34 Y Absalom huyó. Y alzando sus ojos el mozo, que estaba en atalaya, miró, y, he aquí mucho pueblo que venía a sus espaldas por el camino de hacia el monte.
Absalom nu vluchtte; en de jongen, die de wacht hield, hief zijn ogen op, en zag toe, en ziet, er kwam veel volks van den weg achter hem, aan de zijde van het gebergte.
35 Y dijo Jonadab al rey: He allí los hijos del rey que vienen; porque así es como tu siervo ha dicho.
Toen zeide Jonadab tot den koning: Zie, de zonen des konings komen; naar het woord uws knechts, alzo is het geschied.
36 Y como él acabó de hablar, he aquí los hijos del rey que vinieron, y alzando su voz lloraron. Y también el mismo rey, y todos sus siervos lloraron de muy gran llanto.
En het geschiedde, als hij geeindigd had te spreken, ziet, zo kwamen de zonen des konings, en hieven hun stemmen op en weenden; en de koning ook en al zijn knechten weenden met een zeer groot geween.
37 Mas Absalom huyó, y se fue a Tolmai, hijo de Ammiud rey de Gessur.
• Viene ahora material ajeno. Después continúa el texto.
Design alu16bit, start of the top module:
module alu16bit (
  input clk,                 
  input reset,               
  input [2:0] operation,     
  input [15:0] operand_A,
  input [15:0] operand_B,
  output reg [31:0] result, 
  output reg carry_flag,
  output reg zero_flag
);
Size: roughly 1,600 cells after synthesis, ~34 flip-flops.
==> flow/config.mk <==
export PLATFORM = sky130hd
export DESIGN_NAME = alu16bit
export DESIGN_NICKNAME = alu16bit
export VERILOG_FILES = /design/flow/design.v
export SDC_FILE = /design/flow/constraint.sdc
export NUM_CORES = 4
export LEC_CHECK = 0
export ABC_AREA = 0
export CAP_MARGIN = 30
export CELL_PAD_IN_SITES_DETAIL_PLACEMENT = 2
export CORE_MARGIN = 5
export CORE_UTILIZATION = 60
export CTS_CLUSTER_DIAMETER = 250
export CTS_CLUSTER_SIZE = 86
export GPL_ROUTABILITY_DRIVEN = 1
export MAX_ROUTING_LAYER = met5
export MIN_ROUTING_LAYER = met1
export PLACE_DENSITY = 0.75
export SETUP_SLACK_MARGIN = 0.85
export SLEW_MARGIN = 5
export TNS_END_PERCENT = 40
==> flow/constraint.sdc <==
create_clock -name core_clock -period 12.4 [get_ports {clk}]
set_input_delay 2.4800 -clock core_clock [delete_from_list [all_inputs] [get_ports {clk}]]
set_output_delay 2.4800 -clock core_clock [all_outputs]
set_load 0.01 [all_outputs]
run.sh (not shown) runs the stock make flow with config.mk's settings and CLKGATE_MAP_FILE=.
The first run failed in detailed placement (3_5_place_dp), error DPL-0033.
Next try:
Settings changed: ABC_AREA 0 to default, CAP_MARGIN 30 to 20, CELL_PAD_IN_SITES_DETAIL_PLACEMENT 2 to default, CORE_MARGIN 5 to 2, CORE_UTILIZATION 60 to 59, CTS_CLUSTER_DIAMETER 250 to default, CTS_CLUSTER_SIZE 86 to default, GPL_ROUTABILITY_DRIVEN 1 to default, MAX_ROUTING_LAYER met5 to default, MIN_ROUTING_LAYER met1 to default, PLACE_DENSITY 0.75 to default, SETUP_SLACK_MARGIN 0.85 to default, SLEW_MARGIN 5 to 20, TNS_END_PERCENT 40 to default.
Clock period 12.4 ns to 5.07 ns, I/O delays scaled along.
Outcome: The changed run aborted during global routing (5_1_grt), error GRT-0232; synthesized cell count is unchanged; die area drops by about 6%; synthesized area does not change.
Next try:
Settings changed: CORE_UTILIZATION 59 to 40.
Clock period 5.07 ns to 7.2 ns, I/O delays scaled along.
This time the run finished clean; synthesized cell count stays the same; area after synthesis is unchanged; die area rises by 46%.
Next try:
Settings changed: CORE_UTILIZATION 40 to 65, HOLD_SLACK_MARGIN from default to -0.09, TNS_END_PERCENT from default to 100.
- The changed run failed in global routing (5_1_grt)
- area after synthesis stays the same
- synthesized cell count is unchanged
- die size shrinks by 38%

========
Setup of onyx:
The RTL this note starts from:
==> flow/design.v <==
module alu16bit (
  input clk,                 
  input reset,               
  input [2:0] operation,     
  input [15:0] operand_A,
  input [15:0] operand_B,
  output reg [31:0] result, 
  output reg carry_flag,
  output reg zero_flag
);
parameter [2:0] ADD  = 3'b000,
                SUB  = 3'b001,
                MUL  = 3'b010,
                AND  = 3'b011,
                OR   = 3'b100,
                NAND = 3'b101,
                NOR  = 3'b110,
                XOR  = 3'b111;
reg [31:0] alu_result;  
reg alu_carry;
reg alu_zero;
always @(*) begin
  alu_result = 32'b0;
  alu_carry  = 1'b0;
  alu_zero   = 1'b0;
  case (operation)
    ADD: begin
      {alu_carry, alu_result} = {1'b0, operand_A} + {1'b0, operand_B};
      alu_zero = (alu_result[15:0] == 16'b0);
    end
    SUB: begin
      {alu_carry, alu_result} = {1'b0, operand_A} - {1'b0, operand_B};
      alu_zero = (alu_result[15:0] == 16'b0);
    end
    MUL: begin
      alu_result = operand_A * operand_B;   
      alu_zero = (alu_result == 32'b0);
    end
    AND: begin
      alu_result = {16'b0, (operand_A & operand_B)};
      alu_zero = (alu_result[15:0] == 16'b0);
    end
    OR: begin
      alu_result = {16'b0, (operand_A | operand_B)};
      alu_zero = (alu_result[15:0] == 16'b0);
    end
    NAND: begin
      alu_result = {16'b0, ~(operand_A & operand_B)};
      alu_zero = (alu_result[15:0] == 16'b0);
    end
    NOR: begin
      alu_result = {16'b0, ~(operand_A | operand_B)};
      alu_zero = (alu_result[15:0] == 16'b0);
    end
    XOR: begin
      alu_result = {16'b0, (operand_A ^ operand_B)};
      alu_zero = (alu_result[15:0] == 16'b0);
    end
    default: begin
      alu_result = 32'b0;
      alu_carry  = 1'b0;
      alu_zero   = 1'b1;
    end
  endcase
end
always @(posedge clk) begin
  if (reset) begin
    result     <= 32'b0;
    carry_flag <= 1'b0;
    zero_flag  <= 1'b0;
  end else begin
    result     <= alu_result;
    carry_flag <= alu_carry;
    zero_flag  <= alu_zero;
  end
end
endmodule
Y David lloró por su hijo todos los días.
(Absalom dan vluchtte, en toog tot Thalmai, den zoon van Ammihur, koning van Gesur.) En hij droeg rouw over zijn zoon, al die dagen.
38 Y como Absalom huyó, y vino a Gessur, estuvo allá tres años.
Alzo vluchtte Absalom, en toog naar Gesur; en hij was aldaar drie jaren.
39 Y el rey David deseó salir por Absalom: porque ya estaba consolado a cerca de Amnón, que era muerto.
Toen verlangde de ziel van den koning David zeer om naar Absalom uit te trekken; want hij had zich getroost over Amnon, dat hij dood was.